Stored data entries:
= = = =
<file path="config.mk">
export PLATFORM = sky130hd
export DESIGN_NAME = data_mem_lanes_flat
export DESIGN_NICKNAME = d
export VERILOG_FILES = /design/src/rtl/data_mem_pkg.sv /design/src/rtl/data_mem_lanes_if.sv /design/src/rtl/data_mem_clear_seq.sv /design/src/rtl/data_mem_lanes.sv /design/src/flat_wrapper.sv
export SDC_FILE = /design/constraint.sdc
export NUM_CORES = 2
export LEC_CHECK = 0
export CAP_MARGIN = 20
export CELL_PAD_IN_SITES_DETAIL_PLACEMENT = 0
export CELL_PAD_IN_SITES_GLOBAL_PLACEMENT = 1
export CORE_MARGIN = 1
export CORE_UTILIZATION = 39
export CTS_BUF_LIST = sky130_fd_sc_hd__clkbuf_4
export CTS_CLUSTER_SIZE = 20
export DETAILED_ROUTE_END_ITERATION = 7
export PLACE_DENSITY = 0.74
export SLEW_MARGIN = 20
export SYNTH_ARGS = -nofsm -noshare
export SYNTH_HDL_FRONTEND = slang
export SYNTH_HIERARCHICAL = 1
export SYNTH_SLANG_ARGS = --single-unit
</file>
<file path="constraint.sdc">
create_clock -name clk -period 43.9 [get_ports clk]
set_input_delay 6.585 -clock clk [delete_from_list [all_inputs] [get_ports clk]]
set_output_delay 6.585 -clock clk [all_outputs]
set_load 0.005 [all_outputs]
</file>
<file path="src/rtl/data_mem_pkg.sv">
// Shared types and helpers for the lane-masked data memory.
// Holds the FSM encoding, default geometry and the lane-merge function.
package data_mem_pkg;

    localparam int DATA_W_DEF = 256;
    localparam int LANE_W_DEF = 16;
    localparam int DEPTH_DEF  = 6;
    localparam int ADDR_W_DEF = 3;

    // Widest word the merge helper handles; callers resize in and out of it.
    localparam int MAX_DATA_W = 4096;
    typedef logic [MAX_DATA_W-1:0] wide_t;

    typedef enum logic {
        ST_CLEAR = 1'b0,
        ST_IDLE  = 1'b1
    } state_t;

    // Bits set in bit_mask take new_w, the rest keep old_w.
    function automatic wide_t lane_merge(input wide_t old_w,
                                         input wide_t new_w,
                                         input wide_t bit_mask);
        return (old_w & ~bit_mask) | (new_w & bit_mask);
    endfunction

endpackage

</file>
<file path="src/rtl/data_mem_lanes_if.sv">
// Request/response bundle between the datapath and the lane-masked memory.
interface data_mem_lanes_if #(
    parameter int DATA_W = data_mem_pkg::DATA_W_DEF,
    parameter int LANE_W = data_mem_pkg::LANE_W_DEF,
    parameter int ADDR_W = data_mem_pkg::ADDR_W_DEF
);
    localparam int LANES = DATA_W / LANE_W;

    logic [ADDR_W-1:0] pointer;
    logic              write_data;
    logic              read_data;
    logic [DATA_W-1:0] data_to_write;
    logic [LANES-1:0]  lane_mask;
    logic              clear;
    logic [DATA_W-1:0] data;
    logic              data_valid;
    logic              addr_err;
    logic              busy;

    modport master (
        output pointer, write_data, read_data, data_to_write, lane_mask, clear,
        input  data, data_valid, addr_err, busy
    );

    modport slave (
        input  pointer, write_data, read_data, data_to_write, lane_mask, clear,
        output data, data_valid, addr_err, busy
    );

endinterface

</file>
<file path="src/rtl/data_mem_clear_seq.sv">
// Zero-sweep sequencer: walks every word index after reset or a clear request
// and reports busy while the sweep owns the array write port.
module data_mem_clear_seq
    import data_mem_pkg::*;
#(
    parameter int DEPTH  = DEPTH_DEF,
    parameter int ADDR_W = ADDR_W_DEF
) (
    input  logic              clk,
    input  logic              reset,
    input  logic              clear,
    output logic              busy,
    output logic              clr_we,
    output logic [ADDR_W-1:0] clr_addr
);

    localparam logic [ADDR_W-1:0] LAST_IDX = ADDR_W'(DEPTH - 1);

    state_t            state, state_nxt;
    logic [ADDR_W-1:0] idx, idx_nxt;

    // NOTE: clocked state uses non-blocking assignments so every register
    // samples the pre-edge values, independent of statement order.
    always_ff @(posedge clk or negedge reset) begin
        if (!reset) begin
            state <= ST_CLEAR;
            idx   <= '0;
        end else begin
            state <= state_nxt;
            idx   <= idx_nxt;
        end
    end

    // NOTE: every output of this block is given a default first, so no path
    // leaves a signal unassigned and no latch is inferred.
    always_comb begin
        state_nxt = state;
        idx_nxt   = idx;
        clr_we    = 1'b0;
        case (state)
            ST_CLEAR: begin
                clr_we = 1'b1;
                if (idx == LAST_IDX) begin
                    state_nxt = ST_IDLE;
                    idx_nxt   = '0;
                end else begin
                    idx_nxt = idx + ADDR_W'(1);
                end
            end
            ST_IDLE: begin
                if (clear) begin
                    state_nxt = ST_CLEAR;
                    idx_nxt   = '0;
                end
            end
            default: state_nxt = ST_CLEAR;
        endcase
    end

    assign busy     = (state == ST_CLEAR);
    assign clr_addr = idx;

endmodule

</file>
<file path="src/rtl/data_mem_lanes.sv">
// Lane-masked data memory: DEPTH x DATA_W array, registered read with valid
// strobe, out-of-range detection and a hardware zero sweep.
module data_mem_lanes
    import data_mem_pkg::*;
#(
    parameter int DATA_W = DATA_W_DEF,
    parameter int DEPTH  = DEPTH_DEF,
    parameter int LANE_W = LANE_W_DEF,
    parameter int ADDR_W = ADDR_W_DEF
) (
    input logic              clk,
    input logic              reset,
    data_mem_lanes_if.slave  bus
);

    localparam int LANES = DATA_W / LANE_W;

    logic              busy;
    logic              clr_we;
    logic [ADDR_W-1:0] clr_addr;

    logic              in_range;
    logic              accept;
    logic              wr_ok;
    logic              rd_req;
    logic              err_nxt;
    logic [DATA_W-1:0] bit_mask;
    logic [DATA_W-1:0] rd_word;
    logic [DATA_W-1:0] merged;

    logic [DATA_W-1:0] data_q;
    logic              valid_q;
    logic              err_q;

    logic [DATA_W-1:0] mem [DEPTH];

    data_mem_clear_seq #(
        .DEPTH  (DEPTH),
        .ADDR_W (ADDR_W)
    ) u_clear_seq (
        .clk      (clk),
        .reset    (reset),
        .clear    (bus.clear),
        .busy     (busy),
        .clr_we   (clr_we),
        .clr_addr (clr_addr)
    );

    // A clear request in idle drops any request presented alongside it.
    assign in_range = {1'b0, bus.pointer} < (ADDR_W + 1)'(DEPTH);
    assign accept   = !busy && !bus.clear;
    assign wr_ok    = accept && bus.write_data && in_range;
    assign rd_req   = accept && bus.read_data;
    assign err_nxt  = accept && (bus.write_data || bus.read_data) && !in_range;

    for (genvar k = 0; k < LANES; k++) begin : g_lane
        assign bit_mask[k*LANE_W +: LANE_W] = {LANE_W{bus.lane_mask[k]}};
    end

    assign rd_word = mem[bus.pointer];
    assign merged  = DATA_W'(lane_merge(wide_t'(rd_word),
                                        wide_t'(bus.data_to_write),
                                        wide_t'(bit_mask)));

    // NOTE: the array has no reset; the clear sweep zeroes it instead, which
    // keeps it mappable onto plain RAM without a reset network.
    always_ff @(posedge clk) begin
        if (clr_we) begin
            mem[clr_addr] <= '0;
        end else if (wr_ok) begin
            mem[bus.pointer] <= merged;
        end
    end

    // The read samples the array before this edge's write lands,
    // giving read-before-write on a shared pointer.
    always_ff @(posedge clk or negedge reset) begin
        if (!reset) begin
            data_q  <= '0;
            valid_q <= 1'b0;
            err_q   <= 1'b0;
        end else begin
            valid_q <= rd_req;
            err_q   <= err_nxt;
            if (rd_req) begin
                data_q <= in_range ? rd_word : '0;
            end
        end
    end

    assign bus.data       = data_q;
    assign bus.data_valid = valid_q;
    assign bus.addr_err   = err_q;
    assign bus.busy       = busy;

endmodule

</file>
<file path="src/flat_wrapper.sv">
// flat-port wrapper written by rule: the top's interface ports become plain ports
module data_mem_lanes_flat import data_mem_pkg::*;
#(
    parameter int DATA_W = DATA_W_DEF,
    parameter int DEPTH  = DEPTH_DEF,
    parameter int LANE_W = LANE_W_DEF,
    parameter int ADDR_W = ADDR_W_DEF
)
  (clk, reset, bus_pointer, bus_write_data, bus_read_data, bus_data_to_write, bus_lane_mask, bus_clear, bus_data, bus_data_valid, bus_addr_err, bus_busy);
  data_mem_lanes_if #(.DATA_W(DATA_W), .LANE_W(LANE_W), .ADDR_W(ADDR_W)) bus_i ();
  input logic clk;
  input logic reset;
  input wire logic [$bits(bus_i.pointer)-1:0] bus_pointer;
  input wire logic [$bits(bus_i.write_data)-1:0] bus_write_data;
  input wire logic [$bits(bus_i.read_data)-1:0] bus_read_data;
  input wire logic [$bits(bus_i.data_to_write)-1:0] bus_data_to_write;
  input wire logic [$bits(bus_i.lane_mask)-1:0] bus_lane_mask;
  input wire logic [$bits(bus_i.clear)-1:0] bus_clear;
  output wire logic [$bits(bus_i.data)-1:0] bus_data;
  output wire logic [$bits(bus_i.data_valid)-1:0] bus_data_valid;
  output wire logic [$bits(bus_i.addr_err)-1:0] bus_addr_err;
  output wire logic [$bits(bus_i.busy)-1:0] bus_busy;
  assign bus_i.pointer = bus_pointer;
  assign bus_i.write_data = bus_write_data;
  assign bus_i.read_data = bus_read_data;
  assign bus_i.data_to_write = bus_data_to_write;
  assign bus_i.lane_mask = bus_lane_mask;
  assign bus_i.clear = bus_clear;
  assign bus_data = bus_i.data;
  assign bus_data_valid = bus_i.data_valid;
  assign bus_addr_err = bus_i.addr_err;
  assign bus_busy = bus_i.busy;
  data_mem_lanes #(.DATA_W(DATA_W), .DEPTH(DEPTH), .LANE_W(LANE_W), .ADDR_W(ADDR_W)) u_core (.clk(clk), .reset(reset), .bus(bus_i));
endmodule
</file>
# After elaboration in Yosys (flattened, before gate mapping)
# Memories as Yosys holds them, arrays and structs flattened.
# Cells that the tools add are included.
[op_classes]
addsub = 1
magnitude_cmp = 1
n_eq_ne = 2
mux = 14
bitwise = 5
n_reduce_logical = 10
[ops]
columns = ["cell", "n"]
rows = [
  ["$and 256x256->256", 2],
  ["$mux 256", 2],
  ["$not 256->256", 1],
  ["$or 256x256->256", 1],
  ["$reduce_or 256->1", 1],
  ["$mux 3", 3],
  ["$mux 1", 7],
  ["$logic_and 1x1->1", 6],
  ["$pmux 3 s2", 1],
  ["$add 3x1->3 const B", 1],
  ["$eq 3x3->1 const B", 1],
  ["$lt 3x3->1 const B", 1],
  ["$logic_not 1->1", 2],
  ["$ne 2x2->1 const B", 1],
  ["$pmux 1 s2", 1],
  ["$logic_or 1x1->1", 1],
  ["$not 1->1", 1],
]
[totals]
register_bits = 262
mem_bits_rw = 1536
word_cells = 39
n_memories = 1
[memory_table]
columns = ["name", "words", "width", "read_ports", "rd_clocked_by_memory_dff", "wr", "line", "text"]
rows = [
  ["u_core.mem", 6, 256, 1, 0, 1, "data_mem_lanes.sv:35", "logic [DATA_W-1:0] mem [DEPTH];"],
]

# Depth between registers and ports, before layout
[depth]
depth_word = 9
ltp_mapped = 8

# Hierarchy
# The synthesis kept the hierarchy.
[modules_own_cells]
columns = ["mod", "instances", "cells_per_inst", "area_per_inst_um2", "seq_area_each_um2"]
rows = [
  ["data_mem_lanes", 1, 4816, 74223.7, 52580.4],
  ["data_mem_clear_seq", 1, 18, 181.4, 100.1],
]

# Worst setup path after synthesis
# OpenSTA, ideal clock, no wires.
[synth_path]
path_type = "reg-to-reg"
start = "register u_core.u_clear_seq.state"
end = "memory u_core/mem[0][0] (netlist name) (enable)"
setup_ns = 1.257
t_arrival_ns = 19.657
t_required_ns = 42.643
path_slack_ns = 22.986
stages_incl_launch_ff = 5
path_buffers = 1
cell_sequence = "dfrtp_1 -> inv_1 -> buf_4 -> nand2b_1 -> o32ai_1"
[synth_via]
elab_chain_cells = 8
elab_cells_between_ends = 10
[synth_rtl]
columns = ["item", "line", "text"]
rows = [
  ["from (decl)", "data_mem_clear_seq.sv:19", "state_t state, state_nxt;"],
  ["from (signal assigned)", "data_mem_clear_seq.sv:29", "state <= state_nxt;"],
  ["$logic_and 1x1->1", "data_mem_lanes.sv:51", "assign accept = !busy && !bus.clear;"],
  ["$logic_and 1x1->1 (2 in a row)", "data_mem_lanes.sv:52", "assign wr_ok = accept && bus.write_data && in_range;"],
  ["$mux 1", "data_mem_lanes.sv:70", "end else if (wr_ok) begin"],
  ["$mux 1", "data_mem_lanes.sv:68", "if (clr_we) begin"],
  ["$mux 1 (not written as such)", "data_mem_lanes.sv:71", "mem[bus.pointer] <= merged;"],
  ["$reduce_or 256->1 (no source line)", "-", ""],
  ["$mux 3 (no source line) or $mux 1 (tied branches)", "-", ""],
  ["to (decl)", "data_mem_lanes.sv:35", ""],
]
# Parallel ways exist; a longest one is shown, timed or not.

# Worst setup path in the final report
[layout_path]
start = "input bus_pointer[1]"
end = "memory u_core/mem[0][112] (netlist name), data pin"
[layout_via]
elab_chain_cells = 7
elab_cells_between_ends = 10
[layout_rtl]
columns = ["item", "line", "text"]
rows = [
  ["from (decl)", "flat_wrapper.sv:13", "input wire logic [$bits(bus_i.pointer)-1:0] bus_pointer;"],
  ["$lt 3x3->1", "data_mem_lanes.sv:50", "assign in_range = {1'b0, bus.pointer} < (ADDR_W + 1)'(DEPTH);"],
  ["$logic_and 1x1->1", "data_mem_lanes.sv:52", ""],
  ["$mux 1", "data_mem_lanes.sv:70", ""],
  ["$mux 1", "data_mem_lanes.sv:68", ""],
  ["$mux 1 (not written as such)", "data_mem_lanes.sv:71", ""],
  ["$reduce_or 256->1 (no source line)", "-", ""],
  ["$mux 256 (no source line) *", "-", ""],
]
# Mark *: on every way between the ends. The rest lies on a longest branch, timed or not.

==> results by group <==
Outcome
  • Status: finished clean

Detailed routing
  • DRT iter0 DRCs: 3521
  • Vias per cell: 5.64
  • Drt pass-1 iters: 6
  • Final WL: 209000 microns
  • Post-route DRC: 0
  • Via Count: 47300
  • Wire per inst: 24.9 microns
  • Post-DRT Antenna Nets: 0

Timing
  • # setup viols final: 0
  • Max Clk Rate: 0.102 GHz
  • Final hold violations: 0
  • RSZ-0062 raised after global routing: false
  • Relative slew margins: 22.0%
  • Period minus WS final: 9.84 ns
  • Slack of the critical path: 34.06 ns
  • Setup TNS: 0 ns
  • Fin. max-slew vios: 0
  • Worst hold slack: 0.481 ns
  • Slew @ Worst Pin: 1.17 ns
  • Clock Skew: 0.113 ns
  • Fin crit share: 22.4%

Yosys
  • Post-synth net total: 5114
  • Synth area leader: edfxtp_1
  • Synth area leaders: edfxtp_1, dfrtp_1, mux2i_1, o211ai_1, mux2_2
  • Sequential element share of the synthesized area: 70.8%
  • Mapped Area: 74400 sq um
  • Synth top area share: 62.0%
  • Largest family of logic cells by synthesized area: compound AO/OA/AOI/OAI gates
  • Commonest cells post-synth: edfxtp_1, mux2i_1, o211ai_1, o21ai_1, dfrtp_1
  • Main synth FF type: edfxtp_1
  • Synth Area in Simple Gates: 3.63%
  • Complex-gate fraction of the synthesized area: 11.9%
  • Post-synthesis mux area share: 10.8%
  • Xor and xnor area share after synthesis: 0%
  • Asr flop ratio synth: 14.6%
  • Adder-cell share of the synthesized area: 0%
  • Post-synth EDFFs: 1536
  • Flops & latches, synth: 1798
  • Synth Warn #: 6
  • Syn Inst Count: 4834
  • Most common cell in the netlist: edfxtp_1
  • Syn Area/Cell: 15.4 sq um
  • Cell variety after synth: 40

Placed design
  • IO buf count: 538
  • Pre-CTS WS: 32.78 ns
  • Hpwl dp: 109000 microns
  • Gpl congestion: 0.763

Clocking
  • Post-CTS Setup Inserts: 0
  • Clock buffer depth: 4
  • Max H-tree Level: 5
  • Post_cts resized: 0
  • CTS tree: yes
  • Clk root buf: clkbuf_4
  • CTS buffer count: 472
  • Clk slew on worst S/H paths: 0.06 ns
  • Worst-skew pair later-pin latency: 1.37 ns
  • Clock sink count: 1798
  • Post-cts hold buffer count: 0

GRT
  • Largest net degree at the start of global routing: 158
  • Initial antenna violation count: 8
  • Vias in the first global route: 48500
  • GRT Total Usage: 21.2%
  • First-pass GRT wire length: 309000 microns
  • Total gr overflow: 0

Worst setup path
  • Reg2reg start: u_core/u_clear_seq/state$_DFF_PN0_
  • Worst Setup Path Type: input pin to flip-flop
  • Flop2flop setup slack: 39.42 ns
  • Setup crit end kind: flip-flop
  • Max FO, Critical Path: 50
  • CP Data Required Time: 44.86 ns
  • Reg2reg end: u_core/mem[4][32]$_DFFE_PP_
  • Crit path DAT: 10.80 ns
  • Worst reg2reg path depth: 7
  • Startpoint types: input pin

Finish
  • Fillers: 16600
  • Final #Nets: 5790
  • Synthesis-to-layout area growth: 18.3%
  • Layout cells sized above 1: 19.4%

Floorplan
  • Floorplan core area: 189000 sq um
  • Die height: 439 microns
  • Starting Density: 39.5%
  • Die ar.: 193000 sq um
  • Die W: 439 microns
  • FP Rows: 159
  • IO Pins: 539

Power and ir drop
  • PwrDens: 58.0 nW/um^2
  • Max VDD drop: 55.7 uV
  • Tot Pwr: 5.10 mW
  • Static leakage: 31.0 nW

Worst hold path
  • Hold path cells: 2
  • Hold EP: u_core/bus.data[102]$_DFFE_PN0P_
  • Worst hold path startpoint: u_core/bus.data[102]$_DFFE_PN0P_
  • Worst min path class: flip-flop to flip-flop

Job
  • Number of max-cap violations: 0
[power breakdown]
| part | switching (mW) | leakage [nW] | internal (mW) |
|---|---|---|---|
| logic | 0.646 | 9.40 | 0.385 |
| registers | 0.168 | 17.9 | 2.42 |
| clock network | 0.674 | 3.73 | 0.810 |
[cells in the final DEF (no fill, tap or decap), types with 5 or more instances in the layout]
cell type,n
o21ai_1,457
o211ai_1,510
clkinv_2,20
o21ai_0,55
buf_12,10
nand4_1,255
clkbuf_4,728
a22o_1,255
nand2_1,261
clkdlybuf4s50_1,533
bufinv_16,10
a21oi_2,13
clkinv_1,86
buf_4,77
inv_2,5
mux2_2,255
edfxtp_1,1536
mux2i_1,513
dfrtp_1,262
[worst max-delay path: stages]
cell and delay, ns:
buf_8 0.42, buf_4 0.66, buf_4 0.69, buf_4 0.67
buf_4 0.72, a21oi_2 0.42, o211ai_1 0.21, o21ai_1 0.17
[routing by layer]
metal	vias up	wire [microns]	share of wire (%)	track usage, %
li1	21100	-	-	-
met1	23900	84700	41	26.7
met2	1941	102000	49	35.0
met3	369	13200	6.3	4.04
met4	2	8790	4.2	10.5
met5	-	13	0.0062	0
[sequential cells by signal, indices dropped and copies added, names as in the netlist]
signal,cells
u_core/bus.addr_err,1
u_core/bus.data,256
u_core/mem,1536
u_core/u_clear_seq/state,1
u_core/u_clear_seq/clr_addr,3
u_core/bus.data_valid,1
[through the flow]
stage	area [sq um]	instances	util, %
after global routing	88000	8386	46.7
after global placement	81700	7531	43.3
after CTS	88000	8383	46.6
final	88000	8387	46.7
after floorplan	74400	4834	-
after detailed placement	81700	7531	43.3
[cell families after synthesis]
logic type,Yosys count
DFF,1798
buffers and inverters,428
AOI/OAI and AO/OA,1306
and+or+nand+nor,534
muxes,768
[final cells by class]
class,instances,area [sq um],share of cell area (%)
sequential,1798,52700,59.9
timing repair buffer,625,6180,7.02
clock buffer,728,5470,6.21
tap,2495,3120,3.55
antenna,4,10.0,0.0114
multi-input combinational,2608,19700,22.4
inverter,5,31.3,0.0355
clock inverter,124,764,0.869
[how the worst max path moves through the flow]
stage / depth (start not counted) / to / startpoint
6_report: 8 / u_core/mem[0][112]$_DFFE_PP_ / bus_pointer[1]
4_1_cts: 2 / bus_busy / u_core/u_clear_seq/state$_DFF_PN0_
5_1_grt: 8 / u_core/mem[2][112]$_DFFE_PP_ / bus_pointer[1]
3_5_place_dp: 8 / u_core/mem[4][112]$_DFFE_PP_ / bus_pointer[1]
3_3_place_gp: 8 / u_core/mem[0][126]$_DFFE_PP_ / bus_pointer[1]
2_1_floorplan: 4 / u_core/mem[0][0]$_DFFE_PP_ / u_core/u_clear_seq/state$_DFF_PN0_
(Power assumes the default switching activity.)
= = = =
● **YOUR ASSIGNMENT**
Look over the records above and filter for each line with the word "instances".

● **RESULT OF THE TASK**
columns = ["mod", "instances", "cells_per_inst", "area_per_inst_um2", "seq_area_each_um2"]
[cells in the final DEF (no fill, tap or decap), types with 5 or more instances in the layout]
stage	area [sq um]	instances	util, %
class,instances,area [sq um],share of cell area (%)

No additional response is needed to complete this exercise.